Mood disorders such as bipolar disorder and depression are typical conditions in which catatonia manifests. Neurological injuries such as seizures, neoplasms, and other diseases like Parkinson's can also result in catatonia. Catatonia can also occur as a result of autoimmune, paraneoplastic, infectious, metabolic, and specific drug exposures and poisoning. Research suggests that genes do play a role, as the probability would be higher if close relatives have had this symptom.

According to research, the underlying mechanisms are linked to abnormalities in certain neurotransmitters, especially GABAergic (gamma-aminobutyric acid) neurotransmitters. These are the neurotransmitters that govern both emotional and cognitive functioning. Catatonic symptoms are possible outcomes of a disruption in the GABAergic neurotransmitter system. It is theorized that catatonia patients' brains exhibit decreased GABA action.

== Diagnosis ==
Waxy flexibility can be usually confirmed through observation. It generally does not require lab testing or imaging, but certain testing such as EEGs, MRIs, or CTs can help to confirm the underlying cause. Waxy flexibility alongside two or more other symptoms such as stupor or negativism is enough to warrant a diagnosis of catatonia.

== Treatment ==
The treatment for waxy flexibility requires treating the underlying disease, catatonia.

The most common treatment for catatonia is benzodiazepines. Benzodiazepines are drugs that act on the GABA receptors and are believed to be the most effective medication for treating catatonia. They have properties that result in the reduction of anxiety, are relaxant in muscles, reduce excitement, and sleep inducing. A frequently used benzodiazepine is lorazepam. A previous study has shown that 2 in 3 of the participants in a 107 people sample responded sufficiently to lorazepam.

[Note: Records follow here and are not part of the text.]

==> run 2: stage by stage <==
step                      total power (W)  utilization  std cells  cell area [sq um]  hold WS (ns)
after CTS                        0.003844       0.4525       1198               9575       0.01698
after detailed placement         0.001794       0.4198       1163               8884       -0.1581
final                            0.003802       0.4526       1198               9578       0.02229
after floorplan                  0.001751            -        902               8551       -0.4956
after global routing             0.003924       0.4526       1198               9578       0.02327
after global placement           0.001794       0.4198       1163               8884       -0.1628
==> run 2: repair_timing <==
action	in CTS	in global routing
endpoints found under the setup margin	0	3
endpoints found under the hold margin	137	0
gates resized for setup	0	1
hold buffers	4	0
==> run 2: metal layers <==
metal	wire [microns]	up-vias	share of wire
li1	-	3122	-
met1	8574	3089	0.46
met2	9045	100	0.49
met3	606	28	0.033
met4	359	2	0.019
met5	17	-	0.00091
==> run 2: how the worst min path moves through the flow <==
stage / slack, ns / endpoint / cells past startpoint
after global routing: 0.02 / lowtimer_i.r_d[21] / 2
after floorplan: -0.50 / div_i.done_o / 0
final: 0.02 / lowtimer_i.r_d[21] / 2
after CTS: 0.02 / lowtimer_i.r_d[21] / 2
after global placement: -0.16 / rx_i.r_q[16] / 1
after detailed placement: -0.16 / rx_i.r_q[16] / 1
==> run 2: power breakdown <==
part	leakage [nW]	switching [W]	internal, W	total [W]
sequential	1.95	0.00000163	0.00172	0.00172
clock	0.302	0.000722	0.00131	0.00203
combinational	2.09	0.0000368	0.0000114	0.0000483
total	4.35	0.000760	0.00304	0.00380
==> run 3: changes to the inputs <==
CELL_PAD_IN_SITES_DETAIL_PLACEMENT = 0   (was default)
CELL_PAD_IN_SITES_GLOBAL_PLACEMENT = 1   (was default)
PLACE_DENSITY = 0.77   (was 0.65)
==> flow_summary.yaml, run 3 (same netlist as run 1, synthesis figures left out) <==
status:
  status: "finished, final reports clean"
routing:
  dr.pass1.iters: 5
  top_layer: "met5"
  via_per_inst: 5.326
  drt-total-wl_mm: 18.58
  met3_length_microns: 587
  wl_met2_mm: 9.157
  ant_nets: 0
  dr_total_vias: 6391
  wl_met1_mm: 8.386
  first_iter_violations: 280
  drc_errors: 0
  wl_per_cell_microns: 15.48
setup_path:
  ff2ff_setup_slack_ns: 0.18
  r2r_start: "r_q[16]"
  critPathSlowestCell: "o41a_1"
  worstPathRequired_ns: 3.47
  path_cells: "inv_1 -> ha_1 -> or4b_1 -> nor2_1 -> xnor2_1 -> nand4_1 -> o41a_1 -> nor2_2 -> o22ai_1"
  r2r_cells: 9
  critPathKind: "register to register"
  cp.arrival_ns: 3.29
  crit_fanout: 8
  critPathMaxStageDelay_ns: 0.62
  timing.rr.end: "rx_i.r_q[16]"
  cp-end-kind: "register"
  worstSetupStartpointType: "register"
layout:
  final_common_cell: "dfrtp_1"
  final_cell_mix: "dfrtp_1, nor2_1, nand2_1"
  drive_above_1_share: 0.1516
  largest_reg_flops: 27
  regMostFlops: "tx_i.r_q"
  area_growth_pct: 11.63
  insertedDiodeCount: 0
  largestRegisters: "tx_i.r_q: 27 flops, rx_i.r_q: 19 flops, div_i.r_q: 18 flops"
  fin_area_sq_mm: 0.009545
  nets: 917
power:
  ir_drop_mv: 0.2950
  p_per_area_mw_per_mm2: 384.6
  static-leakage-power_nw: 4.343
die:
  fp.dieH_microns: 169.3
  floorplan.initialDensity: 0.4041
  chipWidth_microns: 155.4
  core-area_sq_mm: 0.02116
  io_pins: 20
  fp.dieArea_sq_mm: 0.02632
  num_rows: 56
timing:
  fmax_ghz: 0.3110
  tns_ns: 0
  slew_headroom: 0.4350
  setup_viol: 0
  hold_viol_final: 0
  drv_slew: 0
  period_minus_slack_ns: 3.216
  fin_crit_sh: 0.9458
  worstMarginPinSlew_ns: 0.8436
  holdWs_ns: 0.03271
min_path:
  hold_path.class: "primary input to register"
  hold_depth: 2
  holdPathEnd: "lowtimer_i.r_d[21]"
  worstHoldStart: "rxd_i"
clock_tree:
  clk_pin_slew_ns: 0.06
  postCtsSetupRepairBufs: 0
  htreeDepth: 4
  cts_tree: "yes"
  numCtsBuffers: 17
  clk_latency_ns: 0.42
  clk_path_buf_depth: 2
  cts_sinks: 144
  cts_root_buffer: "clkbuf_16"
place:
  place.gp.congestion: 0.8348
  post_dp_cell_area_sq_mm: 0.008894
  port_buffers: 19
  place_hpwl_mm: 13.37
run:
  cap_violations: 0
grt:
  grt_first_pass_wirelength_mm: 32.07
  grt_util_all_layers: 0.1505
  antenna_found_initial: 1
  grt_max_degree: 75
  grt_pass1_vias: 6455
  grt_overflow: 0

Another common treatment is electroconvulsive therapy (ECT). ECT is mainly used when the patient's symptoms fail to respond to benzodiazepines for a week, and the underlying cause of catatonia either is unable to be treated or does not improve the symptoms after treatment. ECT is effective in the resolution of both primary and secondary signs of catatonia. It is also found that catatonic patients with waxy flexibility responded faster to ECT compared to patients with other symptoms of catatonia. Despite that ECT is proven safe and effective by well-established data, there is still a stigma associated with it. Legal restrictions for its use in catatonia are also critical obstacles.

== Prevention ==
The majority of people who are diagnosed with catatonia go through some form of psychiatric crisis. Therefore, lowering one's stress levels should be the initial action in the process of preventing catatonia and waxy flexibility from occurring. Because waxy flexibility is a psychomotor symptom, attention should be spread across both the psycho and the motor aspects of the condition, rather than focusing more on one aspect while neglecting the other. It is advised to stay in a bright, clean environment while having access to mental support.

== Others ==

=== Waxy flexibility vs. catalepsy ===
Waxy flexibility and catalepsy are both posturing symptoms of catatonia. Both are symptoms describing the patient posturing in a stiff and rigid state. However, there are still some fundamental differences. On one hand, waxy flexibility refers to the state in which a patient's limbs and joints remain in a certain position, but it emphasizes the slow release of the stiffness as if their limbs are made of wax. On the other hand, catalepsy focuses on fixed postures for prolonged periods of time with minimal movement regardless of external stimuli. This means that even if a posture were uncomfortable, the patient would stay in that position, not moving even if they experienced external pain.